In Japanese Unexamined Patent Application Publication No. 2008-244092, the n drain buffer layer surrounding the heavily doped n+ drain layer formed in the drain region is not in contact with the above-described p− diffusion layer at a floating potential. Therefore, the potential drop in the n− semiconductor layer below the HV wiring has a large gradient as described later with reference to FIG. 7(b). As a result, a large potential difference is caused between the n− semiconductor layer and the high-potential floating region adjoining to the oxide film in the trench crossing below the HV wiring (the J point shown in FIG. 12(b)).
Therefore, in order to prevent the dielectric breakdown and isolation performance impairment of the oxide film in the trench from occurring, it is necessary to increase the trench width as shown in FIG. 12(a). If the trench width is increased, it will take a longer time to deposit insulator films in the trenches and it will be necessary to add a step of flattening the deposited insulator films, causing an increase in the number of manufacturing steps.
The structure according to the invention includes, below an HV wiring connecting an n+ drain layer and a high-voltage floating region crossing over a trench isolation region, a p− diffusion layer (RESURF layer) in contact with an n drain buffer layer surrounding the n+ drain layer, and p+ diffusion layer (stopper region) in contact with the p− diffusion layer. The structure according to the invention is not described in any of the above-described documents.

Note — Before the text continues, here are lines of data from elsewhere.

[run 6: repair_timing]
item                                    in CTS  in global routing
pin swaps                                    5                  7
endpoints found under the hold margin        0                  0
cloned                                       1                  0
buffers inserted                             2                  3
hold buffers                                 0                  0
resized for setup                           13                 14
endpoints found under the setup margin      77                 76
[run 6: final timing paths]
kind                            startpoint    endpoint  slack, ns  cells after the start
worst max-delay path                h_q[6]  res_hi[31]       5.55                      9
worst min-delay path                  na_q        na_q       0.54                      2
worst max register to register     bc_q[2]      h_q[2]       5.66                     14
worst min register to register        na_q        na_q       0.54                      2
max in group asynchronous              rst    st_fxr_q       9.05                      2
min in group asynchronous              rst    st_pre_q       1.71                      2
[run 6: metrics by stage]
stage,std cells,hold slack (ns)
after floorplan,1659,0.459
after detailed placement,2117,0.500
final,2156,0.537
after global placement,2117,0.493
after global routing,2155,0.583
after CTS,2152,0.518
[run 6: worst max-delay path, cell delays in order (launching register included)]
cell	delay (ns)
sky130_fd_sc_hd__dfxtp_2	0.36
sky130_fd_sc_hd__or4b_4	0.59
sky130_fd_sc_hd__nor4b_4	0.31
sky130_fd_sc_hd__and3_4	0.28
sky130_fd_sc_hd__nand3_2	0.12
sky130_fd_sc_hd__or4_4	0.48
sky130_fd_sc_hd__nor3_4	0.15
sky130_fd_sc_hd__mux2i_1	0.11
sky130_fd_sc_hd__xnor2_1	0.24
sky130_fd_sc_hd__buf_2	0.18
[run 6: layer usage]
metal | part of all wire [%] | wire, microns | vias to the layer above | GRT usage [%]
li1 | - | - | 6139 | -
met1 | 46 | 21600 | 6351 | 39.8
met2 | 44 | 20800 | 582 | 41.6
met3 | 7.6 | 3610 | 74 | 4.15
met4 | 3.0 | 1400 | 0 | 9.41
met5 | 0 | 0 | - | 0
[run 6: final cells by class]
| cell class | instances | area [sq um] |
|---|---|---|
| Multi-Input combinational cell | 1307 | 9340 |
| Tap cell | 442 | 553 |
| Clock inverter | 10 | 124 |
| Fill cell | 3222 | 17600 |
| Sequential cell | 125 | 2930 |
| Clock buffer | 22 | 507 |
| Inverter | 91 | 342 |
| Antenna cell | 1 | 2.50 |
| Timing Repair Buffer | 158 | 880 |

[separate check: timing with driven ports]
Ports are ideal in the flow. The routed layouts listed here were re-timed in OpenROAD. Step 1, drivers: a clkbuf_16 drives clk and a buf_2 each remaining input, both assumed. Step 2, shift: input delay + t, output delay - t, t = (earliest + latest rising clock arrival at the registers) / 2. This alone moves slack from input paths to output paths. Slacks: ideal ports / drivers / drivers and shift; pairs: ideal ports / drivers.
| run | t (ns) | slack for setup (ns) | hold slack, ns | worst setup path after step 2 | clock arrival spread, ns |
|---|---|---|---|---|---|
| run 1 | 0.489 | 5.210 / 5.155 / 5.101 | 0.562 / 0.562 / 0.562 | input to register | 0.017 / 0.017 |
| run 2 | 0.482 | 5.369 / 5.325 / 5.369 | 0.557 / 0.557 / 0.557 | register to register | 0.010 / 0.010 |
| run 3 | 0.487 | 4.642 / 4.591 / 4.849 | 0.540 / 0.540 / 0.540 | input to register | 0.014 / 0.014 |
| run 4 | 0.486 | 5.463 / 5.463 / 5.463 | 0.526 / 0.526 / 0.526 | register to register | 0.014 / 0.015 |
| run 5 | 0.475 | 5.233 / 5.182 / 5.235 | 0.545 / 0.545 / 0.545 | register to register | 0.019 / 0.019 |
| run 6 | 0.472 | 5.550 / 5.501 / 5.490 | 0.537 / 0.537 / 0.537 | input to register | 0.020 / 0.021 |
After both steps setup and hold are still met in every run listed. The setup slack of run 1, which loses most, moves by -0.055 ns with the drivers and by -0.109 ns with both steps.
Background: an optimization exercise with open tools, aiming at small area and a short achievable clock period. Do not read the settings as production practice.
Only simulation tests tie the RTL to the original design; equivalence was not proved.
Power and IR drop assume default switching activity.

===== flow/config.mk =====
export PLATFORM = sky130hd
export DESIGN_NAME = mips_core
export DESIGN_NICKNAME = mips_core
export VERILOG_FILES = /design/flow/design.v
export SDC_FILE = /design/flow/constraint.sdc
export NUM_CORES = 4
export LEC_CHECK = 0
export CAP_MARGIN = 20
export CORE_MARGIN = 2
export CORE_UTILIZATION = 45
export PLACE_DENSITY = 0.6
export SLEW_MARGIN = 20

===== flow/constraint.sdc =====
create_clock -name core_clock -period 5.0 [get_ports {clk}]
set_input_delay 1.0000 -clock core_clock [delete_from_list [all_inputs] [get_ports {clk}]]
set_output_delay 1.0000 -clock core_clock [all_outputs]
set_load 0.01 [all_outputs]

===== flow/design.v =====
package mips_isa_pkg;
    typedef enum logic [5:0] {
        OP_SPECIAL = 6'h00,
        OP_ADDIU   = 6'h09,
        OP_SLTI    = 6'h0A,
        OP_SLTIU   = 6'h0B,
        OP_ANDI    = 6'h0C,
        OP_ORI     = 6'h0D,
        OP_XORI    = 6'h0E,
        OP_LUI     = 6'h0F
    } opcode_e;
    typedef enum logic [5:0] {
        FN_SLL  = 6'h00,
        FN_SRL  = 6'h02,
        FN_SRA  = 6'h03,
        FN_ADDU = 6'h21,
        FN_SUBU = 6'h23,
        FN_AND  = 6'h24,
        FN_OR   = 6'h25,
        FN_XOR  = 6'h26,
        FN_NOR  = 6'h27,
        FN_SLT  = 6'h2A,
        FN_SLTU = 6'h2B
    } funct_e;
    typedef enum logic [3:0] {
        ALU_ADD,
        ALU_SUB,
        ALU_AND,
        ALU_OR,
        ALU_XOR,
        ALU_NOR,
        ALU_SLT,
        ALU_SLTU,
        ALU_SLL,
        ALU_SRL,
        ALU_SRA,
        ALU_LUI
    } alu_op_e;
    typedef struct packed {
        logic [5:0]              opcode;
        logic [5-1:0] rs;
        logic [5-1:0] rt;
        logic [5-1:0] rd;
        logic [4:0]              shamt;
        logic [5:0]              funct;
    } r_fields_t;
    typedef struct packed {
        logic [5:0]              opcode;
        logic [5-1:0] rs;
        logic [5-1:0] rt;
        logic [15:0]             imm;
    } i_fields_t;
    typedef union packed {
        r_fields_t r;
        i_fields_t i;
    } instr_u;
endpackage
package pipe_pkg;
    typedef struct packed {
        logic                  valid;
        logic [32-1:0] pc;
        logic [32-1:0] instr;  
    } if_id_t;
    typedef struct packed {
        logic                    valid;
        logic [32-1:0]   pc;
        logic [3:0]              alu_op;  
        logic [32-1:0]   src_a;
        logic [32-1:0]   src_b;
        logic [5-1:0] dest;
        logic                    wen;
    } id_ex_t;
    typedef struct packed {
        logic                    valid;
        logic [32-1:0]   pc;
        logic [5-1:0] dest;
        logic                    wen;
        logic [32-1:0]   result;
    } ex_wb_t;
    typedef struct packed {
        logic                    en;
        logic [5-1:0] addr;
        logic [32-1:0]   data;
    } rf_write_t;
endpackage
`timescale 1ns/1ps
module fetch_stage
(
    input  logic                  clk,
    input  logic                  reset_i,
    input  mips_isa_pkg::instr_u                inst_data_i,
    input  logic                  inst_ok_i,
    output logic                  inst_en_o,
    output logic [32-1:0] inst_addr_o,
    output pipe_pkg::if_id_t                if_id_o
);
    logic [32-1:0] pc_q;
    pipe_pkg::if_id_t                if_id_d;
    pipe_pkg::if_id_t                if_id_q;
    assign inst_en_o   = ~reset_i;
    assign inst_addr_o = pc_q;
    always_ff @(posedge clk) begin
        if (reset_i) begin
            pc_q <= 32'hBFC0_0000;
        end else if (inst_ok_i) begin
            pc_q <= pc_q + 32'd4;
        end
    end
    always_comb begin
        if_id_d       = if_id_q;
        if_id_d.valid = inst_ok_i;
        if (inst_ok_i) begin
            if_id_d.pc    = pc_q;
            if_id_d.instr = inst_data_i;
        end
    end
    always_ff @(posedge clk) begin
        if (reset_i) begin
            if_id_q.valid <= 1'b0;
        end else begin
            if_id_q <= if_id_d;
        end
    end
    assign if_id_o = if_id_q;
endmodule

In view of the foregoing, it would be desirable to obviate the problems described above. It would be also desirable to provide a semiconductor apparatus, including an HV NMOSFET formed on a SOI substrate, a drain in the HV NMOSFET, a source in the HV NMOSFET surrounding the drain, and an HV wiring connected to the drain and connecting the HV NMOSFET to the outside, that facilitates preventing the breakdown voltage lowering due to the HV wiring from causing in the HV NMOSFET, the breakdown of an interlayer insulator film due to the HV wiring from causing and the isolation breakdown voltage lowering due to the HV wiring from causing in the device isolation trench. It also would be desirable to provide a semiconductor apparatus with a small area and with low manufacturing costs.
The present invention is directed to overcoming or at least reducing the effects of one or more of the problems set forth above.